Его взгляд сместился в сторону северо-запада и отыскал в морской дымке далекую громаду. Сирены Амая. Чувство необъяснимой тревоги стиснуло сердце Степана. «Архипелаг» уже должен был высадиться. Первые отчеты не за горами.
– Кравцов, время?
Светловолосый парень с сосредоточенным взглядом на мгновение оторвался от экрана, на котором, пересекая акваторию Онежской губы, ползали зеленые точки – воздушные и морские суда.
– Десять тридцать восемь, товарищ полковник.
Не найдя более ничего интересного или успокаивающего за окном, Степан вернулся на свое место. Кто-то сказал бы, что комфортабельное кресло из пигментированной кожи и стол со шпонированной столешницей, стоявшие у дальней стены, и есть его место, но Степан считал иначе. В дежурном центре береговой охраны он предпочитал держаться ближе к подчиненным и потому без лишних слов плюхнулся на свободный офисный стул, справа от Кравцова. Заглянул в свою кружку и едва удержался от того, чтобы провести по остаткам кофе пальцем, а потом облизать его.
Вероятно, так бы Степан через секунду-другую и поступил, не раздайся из динамика голос:
– «Северная Звезда» вызывает «Башню». Говорит Голанов. Прием.
Степан молниеносно произвел с Кравцовым обмен: кружку – на головную гарнитуру.
– Чабан на связи. Докладывайте. Прием.
– Основной состав «Архипелага» сошел на берег и отправился вглубь острова.
– Как погодка, Женя?
– На голову никто не гадит, если ты об этом.
У Степана отлегло от сердца, хотя некая струна внутри все еще дрожала от напряжения.
– Черкашин с «Архипелагом»?
– Нет, Витя прохлаждается на берегу – сторожит нашу Воздушную Коровку.
Бог знает почему, но «Северная Звезда» была единственным судном береговой охраны, чье дополнительное плавательное средство имело имя. И Степан, к собственной досаде, не имел к этому никакого отношения.
– То есть группа ушла одна? – он нахмурился.
– Эта девушка, которая не из наших, была чертовски убедительна. Назвала это «местью без повода». Как-то так, по-мафиозному. Сказала, что шизики, если запахнет жареным, первым делом примутся за «Северную Звезду», а не за группу.
– Вот как? И даже Симо ее послушал?
– Говорю же, дамочка никому и шансов возразить не оставила. Симо с Назаром – ребята не промах. Особенно Назар. Так что дыши спокойнее, Чабан.

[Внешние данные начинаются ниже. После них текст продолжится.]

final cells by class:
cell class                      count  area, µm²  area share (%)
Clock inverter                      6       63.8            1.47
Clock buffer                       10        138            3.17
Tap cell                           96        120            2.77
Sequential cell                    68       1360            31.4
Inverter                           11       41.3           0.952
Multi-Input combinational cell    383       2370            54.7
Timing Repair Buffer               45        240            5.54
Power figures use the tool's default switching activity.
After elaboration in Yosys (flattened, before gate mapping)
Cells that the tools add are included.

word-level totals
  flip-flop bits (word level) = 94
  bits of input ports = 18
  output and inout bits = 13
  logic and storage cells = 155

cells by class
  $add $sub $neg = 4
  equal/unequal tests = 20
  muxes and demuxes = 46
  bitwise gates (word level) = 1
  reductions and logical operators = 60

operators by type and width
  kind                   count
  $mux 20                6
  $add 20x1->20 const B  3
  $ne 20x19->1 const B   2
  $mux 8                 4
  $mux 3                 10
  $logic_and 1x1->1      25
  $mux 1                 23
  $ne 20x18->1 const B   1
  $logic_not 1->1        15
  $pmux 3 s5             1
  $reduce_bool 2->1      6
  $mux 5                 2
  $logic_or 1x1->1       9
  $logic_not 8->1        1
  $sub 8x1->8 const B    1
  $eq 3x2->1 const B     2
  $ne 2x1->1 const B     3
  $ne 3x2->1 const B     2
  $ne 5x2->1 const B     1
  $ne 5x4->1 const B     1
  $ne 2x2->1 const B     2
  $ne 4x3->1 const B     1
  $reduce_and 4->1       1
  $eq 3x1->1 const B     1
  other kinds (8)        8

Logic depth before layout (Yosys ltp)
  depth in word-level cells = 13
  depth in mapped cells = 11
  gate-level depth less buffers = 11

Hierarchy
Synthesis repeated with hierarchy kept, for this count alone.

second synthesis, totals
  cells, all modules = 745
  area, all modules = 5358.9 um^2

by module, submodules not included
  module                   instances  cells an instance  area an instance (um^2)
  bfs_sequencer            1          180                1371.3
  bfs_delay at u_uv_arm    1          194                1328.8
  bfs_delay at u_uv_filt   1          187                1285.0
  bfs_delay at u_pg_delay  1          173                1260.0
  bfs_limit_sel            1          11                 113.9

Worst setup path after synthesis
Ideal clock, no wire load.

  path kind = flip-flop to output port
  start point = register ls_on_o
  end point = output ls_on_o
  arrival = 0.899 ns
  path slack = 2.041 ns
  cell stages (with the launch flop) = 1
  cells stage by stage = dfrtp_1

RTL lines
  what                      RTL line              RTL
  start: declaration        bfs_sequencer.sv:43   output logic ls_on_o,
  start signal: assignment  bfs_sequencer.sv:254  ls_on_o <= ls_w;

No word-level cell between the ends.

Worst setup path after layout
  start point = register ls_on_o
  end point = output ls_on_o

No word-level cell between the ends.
$ cat config.mk
export PLATFORM = sky130hd
export DESIGN_NAME = tstrt_top
export DESIGN_NICKNAME = d
export VERILOG_FILES = /design/src/core/tstrt_pkg.sv /design/src/core/tstrt_sigrom.sv /design/src/core/tstrt_top.sv
export VERILOG_INCLUDE_DIRS = /design/src /design/src/core
export SDC_FILE = /design/constraint.sdc
export NUM_CORES = 1
export LEC_CHECK = 0
export ABC_AREA = 1
export BUFFER_PORTS_ARGS = -buffer_cell sky130_fd_sc_hd__buf_4
export CORE_UTILIZATION = 57
export CTS_BUF_LIST = sky130_fd_sc_hd__clkbuf_8 sky130_fd_sc_hd__clkbuf_16
export CTS_CLUSTER_DIAMETER = 30
export DETAILED_ROUTE_END_ITERATION = 8
export PLACE_DENSITY = 0.87
export SETUP_SLACK_MARGIN = 0.3
export SKIP_CTS_REPAIR_TIMING = 1
export SLEW_MARGIN = 10
export SYNTH_ARGS = -nofsm -noshare
export SYNTH_HDL_FRONTEND = slang
export SYNTH_SLANG_ARGS = --single-unit
$ cat constraint.sdc
create_clock -name MCLK -period 4.65 [get_ports MCLK]
set_clock_uncertainty 0.05 [all_clocks]
set_input_delay 0.6975 -clock MCLK [delete_from_list [all_inputs] [get_ports MCLK]]
set_output_delay 0.6975 -clock MCLK [all_outputs]
set_load 0.05 [all_outputs]
$ cat src/core/tstrt_regs.svh
// constants for the test routing and self test block
`ifndef TSTRT_REGS_SVH
`define TSTRT_REGS_SVH
`define TSTRT_SELFTEST_ARM    8'h09
`define TSTRT_SIG_BYTES       7'd64
`define TSTRT_BUS_RX          5'h07
`define TSTRT_BUS_OSC         5'h0D
`define TSTRT_AUX_RXACT       4'hD
`define TSTRT_AUX_SUBC        4'hE
`define TSTRT_AUX_PROBE       4'hF
`define TSTRT_AUX_DAC1        4'h1
`define TSTRT_AUX_DAC2        4'h1
`define TSTRT_AUX_CORR        4'h2
`define TSTRT_AUX_MINLVL      4'h4
`define TSTRT_AUX_ADCI        4'h5
`define TSTRT_AUX_ADCQ        4'h6
`define TSTRT_AUX_TXACT       4'hC
`define TSTRT_PRBS_OFF        2'h0
`define TSTRT_PRBS9           2'h1
`define TSTRT_PRBS15          2'h2
`define TSTRT_OSC_DIV         3'h3
`define TSTRT_PRBS9_SEED      15'h01FF
`define TSTRT_PRBS15_SEED     15'h7FFF
`endif

$ cat src/core/tstrt_pkg.sv
// types for the test routing and self test block
package tstrt_pkg;
  typedef enum logic [3:0] {
    ST_IDLE = 4'b0001,
    ST_WAIT = 4'b0010,
    ST_DUMP = 4'b0100,
    ST_DONE = 4'b1000
  } tstrt_st_t;
  typedef struct packed {
    logic       rx_data;
    logic       rx_coll;
    logic       rx_valid;
    logic       rx_over;
    logic       rx_reset;
  } tstrt_rx_t;
  typedef struct packed {
    logic       start_bit;
    logic       data_bit;
    logic       parity_bit;
    logic       crc_bit;
    logic       speed_106;
  } tstrt_phase_t;
endpackage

– Ты у меня… – Степан набрал побольше воздуха, чтобы устроить подчиненному разнос, но передумал и хохотнул. Ему нравилось, когда оперативники, люди, рискующие головой, разговаривают на равных. – Ты ведь в курсе, что только что угодил в пивную долговую яму?

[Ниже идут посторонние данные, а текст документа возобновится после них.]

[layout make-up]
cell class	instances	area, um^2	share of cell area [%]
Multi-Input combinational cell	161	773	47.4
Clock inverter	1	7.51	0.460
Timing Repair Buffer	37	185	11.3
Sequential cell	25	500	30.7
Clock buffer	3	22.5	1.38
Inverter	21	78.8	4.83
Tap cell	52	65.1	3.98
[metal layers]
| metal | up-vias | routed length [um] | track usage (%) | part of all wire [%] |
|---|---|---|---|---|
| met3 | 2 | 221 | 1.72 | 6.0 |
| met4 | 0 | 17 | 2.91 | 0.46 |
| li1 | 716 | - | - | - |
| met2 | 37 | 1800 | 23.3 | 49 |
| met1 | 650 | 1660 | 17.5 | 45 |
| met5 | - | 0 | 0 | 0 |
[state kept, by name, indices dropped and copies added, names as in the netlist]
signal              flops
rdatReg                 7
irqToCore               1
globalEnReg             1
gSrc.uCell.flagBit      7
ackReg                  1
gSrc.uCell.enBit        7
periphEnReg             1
<file path="config.mk">
export PLATFORM = sky130hd
export DESIGN_NAME = dsm_ctrl
export DESIGN_NICKNAME = d
export VERILOG_FILES = /design/src/dsm_pkg.sv /design/src/dsm_ctrl.sv
export SDC_FILE = /design/constraint.sdc
export NUM_CORES = 1
export LEC_CHECK = 0
export BUFFER_PORTS_ARGS = -buffer_cell sky130_fd_sc_hd__buf_2
export CAP_MARGIN = 0
export CORE_MARGIN = 10
export CORE_UTILIZATION = 58
export DETAILED_ROUTE_END_ITERATION = 12
export PLACE_DENSITY = 0.85
export SLEW_MARGIN = 10
export SYNTH_ARGS = -nofsm -noshare
export SYNTH_HDL_FRONTEND = slang
export SYNTH_SLANG_ARGS = --single-unit
</file>
<file path="constraint.sdc">
create_clock -name clk -period 6 [get_ports clk]
set_clock_uncertainty 0.1 [all_clocks]
set_input_delay 0.3 -clock clk [delete_from_list [all_inputs] [get_ports clk]]
set_output_delay 0.3 -clock clk [all_outputs]
set_load 0.005 [all_outputs]
</file>
<file path="src/dsm_pkg.sv">
// package with states, register map and timing for the dual switch mode controller
package dsm_pkg;

  // ****************************************
  // states
  // ****************************************
  typedef enum logic [2:0] {
    DSM_OFF,
    DSM_STBY_DLY,
    DSM_STBY,
    DSM_DIAG,
    DSM_ACTIVE
  } dsm_mode_t;

  typedef enum logic [0:0] {
    DSM_CH_RUN,
    DSM_CH_FAULT
  } dsm_ch_t;

  // ****************************************
  // register map (byte addresses)
  // ****************************************
  localparam logic [11:0] DSM_CTRL_ADDR   = 12'h000;
  localparam logic [11:0] DSM_STATE_ADDR  = 12'h004;
  localparam logic [11:0] DSM_IRQ_ADDR    = 12'h008;
  localparam logic [11:0] DSM_MASK_ADDR   = 12'h00c;
  localparam logic [11:0] DSM_SETTLE_ADDR = 12'h010;

  // ctrl bits
  localparam int DSM_CTRL_CH1_EN = 0;
  localparam int DSM_CTRL_CH2_EN = 1;
  localparam int DSM_CTRL_DIAG  = 2;
  localparam int DSM_CTRL_LATCH = 3;
  localparam logic [31:0] DSM_CTRL_RST = 32'h0000_0000;

  // irq bits: fault ch1, fault ch2, standby entered, ground lost
  localparam int DSM_IRQ_F1   = 0;
  localparam int DSM_IRQ_F2   = 1;
  localparam int DSM_IRQ_STBY = 2;
  localparam int DSM_IRQ_GND  = 3;
  localparam int DSM_IRQ_W    = 4;

  // state register fields
  localparam int DSM_ST_MODE_LSB = 0;
  localparam int DSM_ST_CH1_BIT  = 4;
  localparam int DSM_ST_CH2_BIT  = 5;
  localparam int DSM_ST_SW1_BIT  = 6;
  localparam int DSM_ST_SW2_BIT  = 7;
  localparam int DSM_ST_SENSE_BIT = 8;
  localparam int DSM_ST_DET_LSB  = 9;

  // ****************************************
  // timing
  // ****************************************
  localparam int DSM_CLK_MHZ        = 125;
  localparam int DSM_STBY_US        = 1000;
  localparam int DSM_RETRY_US       = 2000;
  localparam int DSM_SETTLE_US      = 60;
  localparam int DSM_STBY_CYC       = DSM_STBY_US * DSM_CLK_MHZ;
  localparam int DSM_RETRY_CYC      = DSM_RETRY_US * DSM_CLK_MHZ;
  localparam int DSM_SETTLE_CYC     = DSM_SETTLE_US * DSM_CLK_MHZ;
  localparam int DSM_CNT_W          = 24;

endpackage

</file>
<file path="src/dsm_ctrl.sv">
// operating-mode controller for a dual-channel protected high-side switch
//
// Design decisions made here: the placing of the registers and register access over APB.
`timescale 1ns/1ns
`default_nettype none

// Notes on behaviour
// - no sequencing while supply is absent; stays off until powered
// - both channel enables and diagnostic enable low enters standby-delay
// - after standby delay with all enables still low, enter standby
// - standby keeps sense output and fault reporting unavailable
// - diag state: diag enable high, both channel enables low, switches off
// - active whenever a channel is enabled; diag enable free while active
// - thermal shutdown or current limit puts channel in fault, switch off
// - fault exits only when faults clear, latch low, retry expired
// - after fault, switch follows its own channel enable
// - channels are enabled and fault-handled fully independently
// - ground loss disables both switches; off switches stay off
// - ground restored resumes following the enable inputs
// - reverse current is not detected; no flag, no mode change
// - open-load and short-to-supply detect only with diag high, channel off
module dsm_ctrl #(
  parameter int STBY_CYC   = dsm_pkg::DSM_STBY_CYC,
  parameter int RETRY_CYC  = dsm_pkg::DSM_RETRY_CYC,
  parameter int SETTLE_CYC = dsm_pkg::DSM_SETTLE_CYC
) (
  input  wire logic        clk,
  input  wire logic        rst,
  input  wire logic        psel,
  input  wire logic        penable,
  input  wire logic        pwrite,
  input  wire logic [11:0] paddr,
  input  wire logic [31:0] pwdata,
  output logic      [31:0] prdata,
  output logic             pready,
  output logic             pslverr,
  input  wire logic        supply_ok,
  input  wire logic        ground_ok,
  input  wire logic [1:0]  thermal_fault,
  input  wire logic [1:0]  current_fault,
  input  wire logic [1:0]  out_above_ol,
  input  wire logic        reverse_current,
  output logic      [1:0]  switch_on,
  output logic             sense_enable,
  output logic             sense_valid,
  output logic      [1:0]  detect_fault,
  output logic             irq
);
  import dsm_pkg::*;

  // ****************************************
  // register bus
  // ****************************************
  logic [31:0]         ctrl_q, ctrl_d;
  logic [DSM_IRQ_W-1:0] stat_q, stat_d, mask_q, mask_d, ev;
  logic [31:0]         settle_q, settle_d;
  logic                wr, rd_hit;
  logic [1:0]          en;
  logic                diag_en, latch_in;
  dsm_mode_t           mode_q, mode_d;
  dsm_ch_t             ch_q [2];
  dsm_ch_t             ch_d [2];
  logic [DSM_CNT_W-1:0] stby_cnt_q, stby_cnt_d;
  logic [DSM_CNT_W-1:0] retry_q [2];
  logic [DSM_CNT_W-1:0] retry_d [2];
  logic [DSM_CNT_W-1:0] settle_cnt_q, settle_cnt_d;
  logic                gnd_seen_q;
  logic [1:0]          en_prev_q;

  assign wr      = psel & penable & pwrite;
  assign pready  = 1'b1;
  assign en      = {ctrl_q[DSM_CTRL_CH2_EN], ctrl_q[DSM_CTRL_CH1_EN]};
  assign diag_en = ctrl_q[DSM_CTRL_DIAG];
  assign latch_in = ctrl_q[DSM_CTRL_LATCH];

  always_comb begin
    rd_hit = 1'b1;
    prdata = 32'h0000_0000;
    if (paddr == DSM_CTRL_ADDR) begin
      prdata = ctrl_q;
    end else if (paddr == DSM_STATE_ADDR) begin
      prdata[DSM_ST_MODE_LSB +: 3] = mode_q;
      prdata[DSM_ST_CH1_BIT]      = (ch_q[0] == DSM_CH_FAULT);
      prdata[DSM_ST_CH2_BIT]      = (ch_q[1] == DSM_CH_FAULT);
      prdata[DSM_ST_SW1_BIT]      = switch_on[0];
      prdata[DSM_ST_SW2_BIT]      = switch_on[1];
      prdata[DSM_ST_SENSE_BIT]    = sense_valid;
      prdata[DSM_ST_DET_LSB +: 2] = detect_fault;
    end else if (paddr == DSM_IRQ_ADDR) begin
      prdata[DSM_IRQ_W-1:0] = stat_q;
    end else if (paddr == DSM_MASK_ADDR) begin
      prdata[DSM_IRQ_W-1:0] = mask_q;
    end else if (paddr == DSM_SETTLE_ADDR) begin
      prdata = settle_q;
    end else begin
      rd_hit = 1'b0;
    end
    pslverr = psel & penable & ~rd_hit;
  end

  // reverse_current is deliberately never read: no flag, no mode change
  always_comb begin
    ctrl_d   = ctrl_q;
    mask_d   = mask_q;
    settle_d = settle_q;
    stat_d   = stat_q;
    if (wr && paddr == DSM_CTRL_ADDR) ctrl_d = pwdata;
    if (wr && paddr == DSM_MASK_ADDR) mask_d = pwdata[DSM_IRQ_W-1:0];
    if (wr && paddr == DSM_SETTLE_ADDR) settle_d = pwdata;
    if (wr && paddr == DSM_IRQ_ADDR) stat_d = stat_q & ~pwdata[DSM_IRQ_W-1:0];
    // set wins over a same-cycle clear
    stat_d = stat_d | ev;
  end

  assign irq = |(stat_q & mask_q);

  // ****************************************
  // device mode
  // ****************************************
  always_comb begin
    mode_d     = mode_q;
    stby_cnt_d = stby_cnt_q;
    if (!supply_ok) begin
      mode_d = DSM_OFF;
    end else if (|en) begin
      mode_d = DSM_ACTIVE;
    end else if (diag_en) begin
      mode_d = DSM_DIAG;
    end else begin
      case (mode_q)
        DSM_STBY: mode_d = DSM_STBY;
        DSM_STBY_DLY: begin
          if (stby_cnt_q >= DSM_CNT_W'(STBY_CYC - 1)) begin
            mode_d = DSM_STBY;
          end else begin
            stby_cnt_d = stby_cnt_q + 1'b1;
          end
        end
        default: begin
          mode_d     = DSM_STBY_DLY;
          stby_cnt_d = '0;
        end
      endcase
    end
  end

  // ****************************************
  // per-channel fault handling
  // ****************************************
  logic [1:0] sw_d;
  logic [1:0] fault_now;
  assign fault_now = thermal_fault | current_fault;

  for (genvar i = 0; i < 2; i++) begin : g_ch
    // each channel reads its own enable and fault inputs; supply_ok and the latch bit are shared
    always_comb begin
      ch_d[i]    = ch_q[i];
      retry_d[i] = retry_q[i];
      case (ch_q[i])
        DSM_CH_RUN: begin
          if (supply_ok && en[i] && fault_now[i]) begin
            ch_d[i]    = DSM_CH_FAULT;
            retry_d[i] = '0;
          end
        end
        default: begin
          if (retry_q[i] < DSM_CNT_W'(RETRY_CYC - 1)) begin
            retry_d[i] = retry_q[i] + 1'b1;
          end else if (!fault_now[i] && !latch_in) begin
            ch_d[i] = DSM_CH_RUN;
          end
        end
      endcase
    end

    // switch follows own enable after fault; ground loss forces off
    assign sw_d[i] = supply_ok && ground_ok && en[i] &&
                     (ch_d[i] == DSM_CH_RUN);
    // fault entry raises the channel's sticky status bit
    assign ev[i] = (ch_q[i] == DSM_CH_RUN) && (ch_d[i] == DSM_CH_FAULT);

    always_ff @(posedge clk or posedge rst) begin
      if (rst) begin
        ch_q[i]    <= DSM_CH_RUN;
        retry_q[i] <= '0;
      end else begin
        ch_q[i]    <= ch_d[i];
        retry_q[i] <= retry_d[i];
      end
    end
  end

  assign ev[DSM_IRQ_STBY] = (mode_q != DSM_STBY) && (mode_d == DSM_STBY);
  assign ev[DSM_IRQ_GND]  = gnd_seen_q && !ground_ok;

  // ****************************************
  // sense gating
  // ****************************************
  // host-side settle wait is mirrored here as a ready hint
  always_comb begin
    settle_cnt_d = settle_cnt_q;
    if (|(en & ~en_prev_q)) begin
      settle_cnt_d = '0;
    end else if (settle_cnt_q < DSM_CNT_W'(SETTLE_CYC)) begin
      settle_cnt_d = settle_cnt_q + 1'b1;
    end
  end

  logic        sense_enable_d, sense_valid_d;
  logic [1:0]  detect_d;
  always_comb begin
    // sense and faults unavailable in standby and off
    sense_enable_d = diag_en && ground_ok &&
                     (mode_q == DSM_DIAG || mode_q == DSM_ACTIVE);
    sense_valid_d  = sense_enable_d &&
                     (settle_cnt_q >= DSM_CNT_W'(SETTLE_CYC));
    detect_d = {2{sense_enable_d}} &
               ((out_above_ol & ~en & ~switch_on) |
                {ch_q[1] == DSM_CH_FAULT, ch_q[0] == DSM_CH_FAULT});
  end

  // ****************************************
  // registers
  // ****************************************
  always_ff @(posedge clk or posedge rst) begin
    if (rst) begin
      ctrl_q       <= DSM_CTRL_RST;
      mask_q       <= '0;
      stat_q       <= '0;
      settle_q     <= '0;
      mode_q       <= DSM_OFF;
      stby_cnt_q   <= '0;
      settle_cnt_q <= '0;
      gnd_seen_q   <= 1'b0;
      en_prev_q    <= '0;
      switch_on    <= '0;
      sense_enable <= 1'b0;
      sense_valid  <= 1'b0;
      detect_fault <= '0;
    end else begin
      ctrl_q       <= ctrl_d;
      mask_q       <= mask_d;
      stat_q       <= stat_d;
      settle_q     <= settle_d;
      mode_q       <= mode_d;
      stby_cnt_q   <= stby_cnt_d;
      settle_cnt_q <= settle_cnt_d;
      gnd_seen_q   <= ground_ok;
      en_prev_q    <= en;
      switch_on    <= sw_d;
      sense_enable <= sense_enable_d;
      sense_valid  <= sense_valid_d;
      detect_fault <= detect_d;
    end
  end

endmodule

`default_nettype wire

</file>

– Выберусь из нее, как только вернемся. Конец связи?
– Конец связи.
Вполне довольный разговором, Степан отдал Кравцову гарнитуру и выдернул из его рук кружку. В запасе было достаточно времени, чтобы до следующего сеанса связи хлебнуть кофе, поглядывая при этом на море.
Но отчего же внутри он ощущал ледяной холод? Степан не верил в дурные предчувствия, потому как был убежден, что дурными бывают только люди.
А на чертовом острове могла скрываться уйма таких.